Should sentient computers have "Human Rights"?

You're religious beliefs deserve no respect if they condone the wholesale slaughter of intelligent beings on the basis that they aren't human.

I can only compare it to Nazism. (and that's not even enacting Godwin's law).
 
You're religious beliefs deserve no respect if they condone the wholesale slaughter of intelligent beings on the basis that they aren't human.

I can only compare it to Nazism. (and that's not even enacting Godwin's law).

Did I ever say I support the wholesale slaughter of beings? I said "machines", which is all an artificial robot created by man would be.
 
What is the difference between a thinking machine and a being? What if the thinking machine was composed of organic materials?

You need to start actually thinking about some of these issues instead of blinding spewing out misguided ideology.

And for the record, to make the claim that a particular being does not have the right to their own life IS to condone their wholesale slaughter.
 
They also need a strong source of debating material, too. Because if you cannot voice good reasons why the intelligent beings should not have rights then they cannot debate the topic with you. Meaning, force would be the last (but necessary) option to get those rights.
 
Some day in the future, Mister Joe-Everyman-Smith heads down to a clinic and gets a 'cyber-brain' unit hooked up to his head. The CB is a piece of hardware which can function analagously to a mass of nervous tissue. While initially blank, the CB slowly becomes integreated into Mr. Smith's thought process. The brain extends its processing and storeage abilities into the CB until the two are effectively one. (Just as it does when incorperating new tissues while the brain grows) In time, Mr. Smith's Organic brain starts to die, but his mind is both the Brain, and CB - Two parts of a single greater mind.

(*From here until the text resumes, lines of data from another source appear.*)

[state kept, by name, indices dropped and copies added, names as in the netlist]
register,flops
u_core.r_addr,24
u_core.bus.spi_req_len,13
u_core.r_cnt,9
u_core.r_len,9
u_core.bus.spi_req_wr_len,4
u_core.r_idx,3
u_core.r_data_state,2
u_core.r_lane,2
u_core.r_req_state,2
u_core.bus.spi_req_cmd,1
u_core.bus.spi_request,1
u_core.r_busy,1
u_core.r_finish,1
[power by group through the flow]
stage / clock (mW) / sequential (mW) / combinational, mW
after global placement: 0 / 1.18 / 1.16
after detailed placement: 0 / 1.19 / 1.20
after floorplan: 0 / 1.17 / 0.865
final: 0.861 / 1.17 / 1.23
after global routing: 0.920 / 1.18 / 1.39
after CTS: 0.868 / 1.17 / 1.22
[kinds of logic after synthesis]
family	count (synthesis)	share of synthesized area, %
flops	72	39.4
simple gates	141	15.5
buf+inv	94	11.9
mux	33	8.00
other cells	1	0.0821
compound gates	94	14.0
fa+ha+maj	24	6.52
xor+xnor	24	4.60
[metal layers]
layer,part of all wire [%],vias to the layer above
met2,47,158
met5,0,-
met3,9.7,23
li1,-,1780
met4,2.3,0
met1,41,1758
File: src/rtl/tdoa_capture.sv
// rtl/tdoa_capture.sv - time-difference-of-arrival capture engine for NUM_CH PCM streams
//
// Timestamps the first sample on each channel whose magnitude reaches a
// programmable threshold, using one shared free-running sample counter.
// Once every channel has fired, it waits a settle window and then holds the
// results for the CPU until ack. If a channel never fires, the engine times
// out after the first trigger and reports a partial result.
//
// Ports:
//   pcm_clk        system clock
//   reset          synchronous, active-high reset
//   sample_en      one-cycle strobe: pcm_data is valid and one sample period has elapsed
//   pcm_data       signed samples; channel i occupies [i*DATA_W +: DATA_W]
//   threshold      unsigned magnitude threshold, latched on arm
//   arm            starts a capture from IDLE
//   ack            CPU has read the results (honoured only in REPORT)
//   trigger_time   per-channel timestamps; channel i occupies [i*TIME_W +: TIME_W]
//   trig_mask      bit i is set once channel i has triggered in this capture
//   result_valid   results are stable and ready for the CPU
//   timed_out      qualifies result_valid: the report is partial
//   busy           a capture is in progress (ARMED, CAPTURE or SETTLE)

module tdoa_capture #(
    parameter int NUM_CH          = 3,
    parameter int DATA_W          = 16,
    parameter int TIME_W          = 32,
    parameter int SETTLE_SAMPLES  = 200,
    parameter int TIMEOUT_SAMPLES = 4096
) (
    input  logic                       pcm_clk,
    input  logic                       reset,
    input  logic                       sample_en,
    input  logic [NUM_CH*DATA_W-1:0]   pcm_data,
    input  logic [DATA_W-2:0]          threshold,
    input  logic                       arm,
    input  logic                       ack,
    output logic [NUM_CH*TIME_W-1:0]   trigger_time,
    output logic [NUM_CH-1:0]          trig_mask,
    output logic                       result_valid,
    output logic                       timed_out,
    output logic                       busy
);

    localparam logic [15:0] SETTLE_LAST  = 16'(SETTLE_SAMPLES - 1);
    localparam logic [23:0] TIMEOUT_LAST = 24'(TIMEOUT_SAMPLES - 1);

    typedef enum logic [2:0] {
        S_IDLE    = 3'd0,
        S_ARMED   = 3'd1,
        S_CAPTURE = 3'd2,
        S_SETTLE  = 3'd3,
        S_REPORT  = 3'd4
    } state_t;

    state_t state;
    state_t next_state;

    logic [TIME_W-1:0]  sample_counter;
    logic [DATA_W-2:0]  threshold_reg;
    logic [23:0]        timeout_cnt;
    logic [15:0]        settle_cnt;

    logic               detect_en;
    logic [NUM_CH-1:0]  hit;
    logic               all_done;
    logic               busy_next;
    logic               valid_next;

    // Detection is only live while waiting for triggers. This keeps the
    // reset threshold of all ones from matching a saturated full-scale
    // sample while the engine sits in IDLE.
    assign detect_en = (state == S_ARMED) || (state == S_CAPTURE);

    for (genvar g = 0; g < NUM_CH; g++) begin : g_chan
        logic [DATA_W-1:0] smp;
        logic [DATA_W-1:0] neg;
        logic [DATA_W-2:0] mag;

        assign smp = pcm_data[g*DATA_W +: DATA_W];
        assign neg = ~smp + 1'b1;
        // Negating the most negative value leaves the sign bit set.
        // Saturate that case to full scale.
        assign mag = !smp[DATA_W-1] ? smp[DATA_W-2:0]
                   : (neg[DATA_W-1] ? {(DATA_W-1){1'b1}} : neg[DATA_W-2:0]);
        assign hit[g] = detect_en && sample_en && !trig_mask[g] && (mag >= threshold_reg);
    end

    // Completion includes channels that fire on this very sample.
    assign all_done = &(trig_mask | hit);

    // State register
    always_ff @(posedge pcm_clk) begin
        if (reset) begin
            state <= S_IDLE;
        end else begin
            state <= next_state;
        end
    end

    // Next-state logic
    always_comb begin
        next_state = state;
        case (state)
            S_IDLE: begin
                if (arm) next_state = S_ARMED;
            end
            S_ARMED: begin
                if (|hit) next_state = all_done ? S_SETTLE : S_CAPTURE;
            end
            S_CAPTURE: begin
                if (sample_en) begin
                    // Completion takes priority over a timeout on the same sample.
                    if (all_done) begin
                        next_state = S_SETTLE;
                    end else if (timeout_cnt == TIMEOUT_LAST) begin
                        next_state = S_REPORT;
                    end
                end
            end
            S_SETTLE: begin
                if (sample_en && (settle_cnt == SETTLE_LAST)) next_state = S_REPORT;
            end
            S_REPORT: begin
                if (ack) next_state = S_IDLE;
            end
            default: next_state = S_IDLE;
        endcase
    end

    // Output decode from the next state. The result is registered below,
    // so busy and result_valid change on the same edge as the state.
    always_comb begin
        busy_next  = 1'b0;
        valid_next = 1'b0;
        case (next_state)
            S_ARMED, S_CAPTURE, S_SETTLE: busy_next  = 1'b1;
            S_REPORT:                     valid_next = 1'b1;
            default: ;
        endcase
    end

    always_ff @(posedge pcm_clk) begin
        if (reset) begin
            busy         <= 1'b0;
            result_valid <= 1'b0;
        end else begin
            busy         <= busy_next;
            result_valid <= valid_next;
        end
    end

    // Sample counter, threshold and counters for the capture windows
    always_ff @(posedge pcm_clk) begin
        if (reset) begin
            sample_counter <= '0;
            threshold_reg  <= '1;
            timeout_cnt    <= '0;
            settle_cnt     <= '0;
        end else begin
            if (sample_en) sample_counter <= sample_counter + 1'b1;

            if ((state == S_IDLE) && arm) threshold_reg <= threshold;

            if (state == S_ARMED) begin
                timeout_cnt <= '0;
            end else if ((state == S_CAPTURE) && sample_en) begin
                timeout_cnt <= timeout_cnt + 1'b1;
            end

            if ((state != S_SETTLE) && (next_state == S_SETTLE)) begin
                settle_cnt <= '0;
            end else if ((state == S_SETTLE) && sample_en) begin
                settle_cnt <= settle_cnt + 1'b1;
            end
        end
    end

    // Capture results: these hold through REPORT and IDLE until the next arm.
    always_ff @(posedge pcm_clk) begin
        if (reset) begin
            trigger_time <= '0;
            trig_mask    <= '0;
            timed_out    <= 1'b0;
        end else if ((state == S_IDLE) && arm) begin
            trigger_time <= '0;
            trig_mask    <= '0;
            timed_out    <= 1'b0;
        end else begin
            trig_mask <= trig_mask | hit;
            for (int i = 0; i < NUM_CH; i++) begin
                // The timestamp is the counter value before this sample's increment.
                if (hit[i]) trigger_time[i*TIME_W +: TIME_W] <= sample_counter;
            end
            if ((state == S_CAPTURE) && (next_state == S_REPORT)) timed_out <= 1'b1;
        end
    end

endmodule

Emphasis added - how analogous is analogous? If it duplicates the fine structure of a typical human brain, fine; but that seems likely to be very difficult and expensive. On the other hand, if the "analogy" only consists in the fact that it can process information intelligently, then I suspect Mr Smith is going to notice some disturbing changes. For example he might say "now that a part of my somatosensory cortex died, I can't feel my left leg, although somehow I still know when something is touching it."
 
While we're nowhere near developing such a theory, a 'theory of materialistic sentience' would go a long way to solving this issue. Right now we operate off of empathy and 'rules of thumb', but we really could do better than that. As we learn more neuroscience, a viable theory might shake out eventually. A similar event occured in biology, physics, economics, etc.

Quoted for truth. El Mac, did you say you're a psychologist (by training and/or employment)?
 
Emphasis added - how analogous is analogous? If it duplicates the fine structure of a typical human brain, fine; but that seems likely to be very difficult and expensive. On the other hand, if the "analogy" only consists in the fact that it can process information intelligently, then I suspect Mr Smith is going to notice some disturbing changes. For example he might say "now that a part of my somatosensory cortex died, I can't feel my left leg, although somehow I still know when something is touching it."
Further experimentation with mind/machine interface would be needed in order to determine if people would begin to 'feel' the actions of the machine in the same way as their own body and mind.
 
No. I want the option of throwing my computer out of the window when it crashes.
 
No. I want the option of throwing my computer out of the window when it crashes.
So, when it's invented, don't buy sentient Software.

Just because sentient machinery is discovered, it does not follow that all machines will be made sentient. For most tasks, it's simply not necessary.
 
I think the more important question is, should sentient humans have computer rights?
 
Quoted for truth. El Mac, did you say you're a psychologist (by training and/or employment)?

Kinda; I've had some psychology training, and I've been involved with studies on the mentally ill. But these are pretty well smaller points of my career. Most of my formal training involves biology, not psychology
 
It wouldn't be true sentiment it would be more like:
If input = 20 then program =sad
that isn't real sadness. It can't feel something, it is a simulation that resembles the actual feeling.
And what are your emotions, if not responses to a number of conditionals (Presence or absence of chemicals/nerve impulses) which are in turn the response to further conditionals? (Outside stimuli)

If(Nerves[RightArm].Checksignal("Pain") == True)
{
Brain.Feel(pain);​
}

The only difference is that the soft/hardware of living things are less stable than machine components, often prone to error and false responses which appear nonsensical. That, and we don't fully understand the language by which the brain operates itself.
 
I just realized.. When Microsoft gets monopoly on the AI business, we'll be in the Matrix world.
 
It wouldn't be true sentiment it would be more like:
If input = 20 then program =sad
that isn't real sadness. It can't feel something, it is a simulation that resembles the actual feeling.
I'd agree that I can't see how a computer could ever be sentience - but in that case, what about a sentient machine?